Transmission is most likely to occur, Weaver suggested, in low-income areas where people are at risk from daytime-biting mosquitoes and where there are likely to be viremic travelers returning from Zika-endemic areas. South Texas, which has an abundant population of Aedes aegypti mosquitoes that can spread Zika, is a likely candidate.

The Rio Olympics approach, but Weaver isn’t especially worried about a huge outbreak stemming from that event. He is certainly not concerned enough to advocate cancelling the Olympics, as Amir Attaran recently advocated in the Harvard Public Health Review. So many people have already been infected in Brazil that there may not be enough immunologically naive people to fuel widespread disease.

In the short term, Weaver says that our most effective preventive measure could simply be educating people about avoiding Zika virus infection and preventing Zika virus transmission in the United States. In particular, he thinks pregnant women shouldn’t travel to endemic areas. Moreover, travelers returning from a Zika endemic area should protect themselves from mosquito bites on their return so as to prevent local mosquitoes from acquiring the virus (Weaver notes that even individuals with no apparent illness should consider this measure, as about 80% of Zika virus disease cases are asymptomatic).

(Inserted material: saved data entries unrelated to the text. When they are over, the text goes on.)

[src/rtl/lfpo_back.sv]
`timescale 1ns / 1ps

module lfpo_back (
	input  logic            clk,
	input  logic            arst_n,
	input  lfpo_pkg::cfg_t  cfg,
	input  logic            pop_valid,
	output logic            pop_ready,
	input  lfpo_pkg::item_t pop_data,
	output logic            out_valid,
	input  logic            out_ready,
	output lfpo_pkg::out_t  out_data
);
	import lfpo_pkg::*;

	localparam logic [1:0] ST_IDLE = 2'd0;
	localparam logic [1:0] ST_MUL2 = 2'd1;
	localparam logic [1:0] ST_SAT  = 2'd2;
	localparam logic [1:0] ST_FIN  = 2'd3;

	logic [1:0]               state_q;
	item_t                    item_q;

	logic signed [44:0]       p1_s1;
	logic signed [43:0]       p2_s1;
	logic [7:0]               dt_s1;
	logic signed [52:0]       p3_s2;
	logic signed [CMD_W-1:0]  cmd_s3;

	logic signed [10:0]       last_err_q;
	logic signed [CMD_W-1:0]  last_cmd_q;
	logic [7:0]               last_timer_q;
	logic [7:0]               lost_run_q;
	logic [1:0]               heading_q;
	logic [POS_W-1:0]         x_q;
	logic [POS_W-1:0]         y_q;
	logic                     rpa_q;
	logic                     rpb_q;
	logic                     lpa_q;
	logic                     lpb_q;
	logic [15:0]              steps_q;

	logic                     out_valid_q;
	out_t                     out_q;

	logic                     pop;
	logic                     load;
	logic signed [11:0]       diff;
	logic signed [44:0]       p1;
	logic signed [43:0]       p2;
	logic signed [52:0]       p3;
	logic signed [CORR_W-1:0] corr;
	logic signed [SUM_W-1:0]  corr_sh;
	logic signed [SUM_W-1:0]  sum;
	logic signed [CMD_W-1:0]  cmd;

	logic [15:0]              ip;
	logic signed [16:0]       ci;
	logic signed [17:0]       r_raw;
	logic signed [17:0]       l_raw;
	logic                     rc;
	logic                     lc;
	logic [1:0]               h1;
	logic                     lost;
	logic [7:0]               run_inc;
	logic                     trig;
	logic                     enc_a;
	logic                     fwd;
	logic                     bwd;
	logic [POS_W-1:0]         step;

	out_t                     res;
	logic [1:0]               heading_n;
	logic [7:0]               lost_run_n;
	logic [POS_W-1:0]         x_n;
	logic [POS_W-1:0]         y_n;
	logic [15:0]              steps_n;

	assign pop_ready = (state_q == ST_IDLE);
	assign pop = pop_valid && pop_ready;
	assign load = (state_q == ST_FIN) && (!out_valid_q || out_ready);
	assign out_valid = out_valid_q;
	assign out_data = out_q;

	// First products come straight from the queue head.
	always_comb begin
		diff = {pop_data.err[10], pop_data.err} - {last_err_q[10], last_err_q};
		p1 = $signed({1'b0, cfg.kp_gain}) * diff;
		p2 = $signed({1'b0, cfg.ki_tick_gain}) * last_err_q;
	end

	assign p3 = p2_s1 * $signed({1'b0, dt_s1});

	// Align the correction to the command format, accumulate and saturate.
	always_comb begin
		corr = CORR_W'(p1_s1) + CORR_W'(p3_s2);
		corr_sh = (SUM_W'(corr) <<< UP_SHIFT) >>> DOWN_SHIFT;
		sum = corr_sh + SUM_W'(last_cmd_q);
		if (sum > SUM_W'(CMD_MAX)) begin
			cmd = CMD_MAX;
		end else if (sum < SUM_W'(CMD_MIN)) begin
			cmd = CMD_MIN;
		end else begin
			cmd = sum[CMD_W-1:0];
		end
	end

	always_comb begin
		res = '0;
		heading_n = heading_q;
		lost_run_n = lost_run_q;
		x_n = x_q;
		y_n = y_q;
		steps_n = steps_q;

		// The integer part rounds toward zero, so negative values with a fraction move up one.
		ip = cmd_s3[CMD_W-1:CMD_FRAC];
		ci = {ip[15], ip} + {16'd0, cmd_s3[CMD_W-1] && (|cmd_s3[CMD_FRAC-1:0])};
		r_raw = {10'd0, cfg.base_speed} + {ci[16], ci};
		l_raw = {10'd0, cfg.base_speed} - {ci[16], ci};

		rc = item_q.sens[4] > cfg.corner_threshold;
		lc = item_q.sens[0] > cfg.corner_threshold;
		h1 = heading_q + {1'b0, rc} + {2{lc}};
		lost = 1'b1;
		for (int i = 0; i < 5; i++) begin
			if (item_q.sens[i] >= cfg.lost_threshold) begin
				lost = 1'b0;
			end
		end
		run_inc = lost_run_q + 8'd1;
		trig = lost && (run_inc == cfg.lost_frames);

		enc_a = item_q.enc_xor ^ item_q.enc_b;
		fwd = (item_q.enc_b == rpa_q);
		bwd = (enc_a == rpb_q);
		step = fwd ? POS_W'(1) : '1;

		unique case (item_q.kind)
			OP_FRAME: begin
				if (r_raw[17]) begin
					res.right_speed = 8'd0;
				end else if (r_raw > {10'd0, cfg.speed_ceiling}) begin
					res.right_speed = cfg.speed_ceiling;
				end else begin
					res.right_speed = r_raw[7:0];
				end
				if (l_raw[17]) begin
					res.left_speed = 8'd0;
				end else if (l_raw > {10'd0, cfg.speed_ceiling}) begin
					res.left_speed = cfg.speed_ceiling;
				end else begin
					res.left_speed = l_raw[7:0];
				end
				res.advance_requests = {1'b0, rc} + {1'b0, lc};
				res.right_turns = {2'b0, rc} + (trig ? {1'b0, 2'(2'd0 - h1)} : 3'd0);
				res.go_home = trig;
				heading_n = trig ? 2'd0 : h1;
				lost_run_n = (lost && !trig) ? run_inc : 8'd0;
			end
			OP_RENC: begin
				// Forward and backward on the same edge cancel out.
				if (fwd ^ bwd) begin
					unique case (heading_q)
						2'd0: x_n = x_q + step;
						2'd1: y_n = y_q + step;
						2'd2: x_n = x_q - step;
						2'd3: y_n = y_q - step;
					endcase
				end
			end
			OP_LENC: begin
				steps_n = steps_q + {15'd0, item_q.enc_b == lpa_q}
					- {15'd0, enc_a == lpb_q};
			end
			OP_NONE: begin
			end
		endcase

		res.pos_x = pos_to_out(x_n);
		res.pos_y = pos_to_out(y_n);
		res.heading = heading_n;
		res.distance_count = steps_n;
	end

	always_ff @(posedge clk or negedge arst_n) begin
		if (!arst_n) begin
			state_q <= ST_IDLE;
			out_valid_q <= 1'b0;
			last_err_q <= '0;
			last_cmd_q <= '0;
			last_timer_q <= '0;
			lost_run_q <= '0;
			heading_q <= '0;
			x_q <= '0;
			y_q <= '0;
			rpa_q <= 1'b0;
			rpb_q <= 1'b0;
			lpa_q <= 1'b0;
			lpb_q <= 1'b0;
			steps_q <= '0;
		end else begin
			unique case (state_q)
				ST_IDLE: begin
					if (pop) begin
						state_q <= (pop_data.kind == OP_FRAME) ? ST_MUL2 : ST_FIN;
					end
				end
				ST_MUL2: state_q <= ST_SAT;
				ST_SAT:  state_q <= ST_FIN;
				ST_FIN: begin
					if (load) begin
						state_q <= ST_IDLE;
					end
				end
			endcase

			if (load) begin
				out_valid_q <= 1'b1;
				heading_q <= heading_n;
				lost_run_q <= lost_run_n;
				x_q <= x_n;
				y_q <= y_n;
				steps_q <= steps_n;
				unique case (item_q.kind)
					OP_FRAME: begin
						last_err_q <= item_q.err;
						last_cmd_q <= cmd_s3;
						last_timer_q <= item_q.timer;
					end
					OP_RENC: begin
						rpa_q <= enc_a;
						rpb_q <= item_q.enc_b;
					end
					OP_LENC: begin
						lpa_q <= enc_a;
						lpb_q <= item_q.enc_b;
					end
					OP_NONE: begin
					end
				endcase
			end else if (out_ready) begin
				out_valid_q <= 1'b0;
			end
		end
	end

	always_ff @(posedge clk) begin
		if (pop) begin
			item_q <= pop_data;
			p1_s1 <= p1;
			p2_s1 <= p2;
			dt_s1 <= pop_data.timer - last_timer_q;
		end
		if (state_q == ST_MUL2) begin
			p3_s2 <= p3;
		end
		if (state_q == ST_SAT) begin
			cmd_s3 <= cmd;
		end
		if (load) begin
			out_q <= res;
		end
	end

	a_request_range: assert property (@(posedge clk) disable iff (!arst_n)
		out_valid_q |-> (out_q.right_turns <= 3'd4 && out_q.advance_requests <= 2'd2))
		else $error("turn or advance request out of range");

	a_home_heading: assert property (@(posedge clk) disable iff (!arst_n)
		out_valid_q && out_q.go_home |-> out_q.heading == 2'd0)
		else $error("return home without heading reset");

	a_encoder_quiet: assert property (@(posedge clk) disable iff (!arst_n)
		load && item_q.kind != OP_FRAME |=>
		out_q.right_speed == 8'd0 && out_q.left_speed == 8'd0 &&
		out_q.right_turns == 3'd0 && !out_q.go_home)
		else $error("non-frame word produced motor requests");

endmodule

In the long term, Weaver thinks we will have a vaccine to prevent Zika virus disease as well as monoclonal antibodies to treat individuals at high risk of harmful side effects. A recombinant or DNA vaccine may be the first vaccine tested and used (see my blog post on this), but ultimately, as with yellow fever vaccine, a live, attenuated vaccine given to young children may be the most effective route to suppressing Zika epidemics.